Asimismo, destacó que la primera gran señal enviada por el mandatario al asumir el poder fue la designación de Miriam Germán Brito como procuradora general de la República, acompañada por los magistrados Yeni Berenice Reynoso y Wilson Camacho. Este mensaje fue interpretado por diversos sectores nacionales como una muestra de que las autoridades judiciales actuarían con total independencia.
El peso de la percepción y el riesgo para 2028
Holguín explicó que el escenario actual luce diferente, ya que el fallo judicial ha provocado cuestionamientos, incertidumbre y preocupación en los sectores que respaldaron al gobierno precisamente por su discurso anticorrupción. El periodista aclaró que no se trata de discutir la sentencia dentro del marco del Estado de derecho, sino de evaluar el impacto en la opinión pública, debido a que en la política la percepción suele pesar más que la realidad.
A través de su análisis, planteó el peligro de que se instale en la conciencia colectiva una narrativa de impunidad si la población siente que los grandes casos de corrupción terminan sin consecuencias. De consolidarse este sentimiento, Holguín proyecta los siguientes riesgos para el partido oficialista:
- El PRM corre el riesgo inminente de perder el principal activo político que lo diferenció de sus adversarios tradicionales.
- El panorama electoral de cara a las elecciones del año 2028 podría complicarse de forma severa para el oficialismo.
- Al perder la bandera que le otorgó legitimidad ante el electorado, el partido iniciaría un camino peligroso que lo conduciría a la expulsión del gobierno, tal como le ocurrió al PLD a pesar de haber gobernado durante 20 años.
Un llamado a la reflexión colectiva
«Los pueblos apoyan mientras creen, mientras confían y mientras sienten que las promesas se cumplen, algo que es una debilidad de este gobierno si juzgamos por los hechos…», afirmó Holguín en su declaración.

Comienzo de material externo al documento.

--- src/rtl/arbitro_pkg.sv ---
// Shared types and defaults for the N-channel priority arbiter.
// Pure declarations: no latency, no flow control.
package arbitro_pkg;

  localparam int DEF_N_CH     = 4;
  localparam int DEF_PERF_W   = 2;
  localparam int DEF_MAX_HOLD = 16;
  localparam int MAX_CH       = 32;

  typedef enum logic [1:0] {
    IDLE,
    GRANT,
    GAP
  } state_t;

  // Callers truncate the result to their own channel count.
  function automatic logic [MAX_CH-1:0] onehot(input int idx);
    return MAX_CH'(1) << idx;
  endfunction

endpackage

Finalmente, el profesional de la comunicación concluyó que la historia política dominicana demuestra que la voluntad popular cambia drásticamente cuando la esperanza se convierte en decepción. Por este motivo, enfatizó que el no ha lugar a Gonzalo Castillo debe ser tomado como una advertencia política de proporciones mayúsculas para la actual gestión de Luis Abinader y el PRM, ya que perder la credibilidad en la lucha anticorrupción representa la mayor amenaza para su permanencia en el poder más allá de 2028.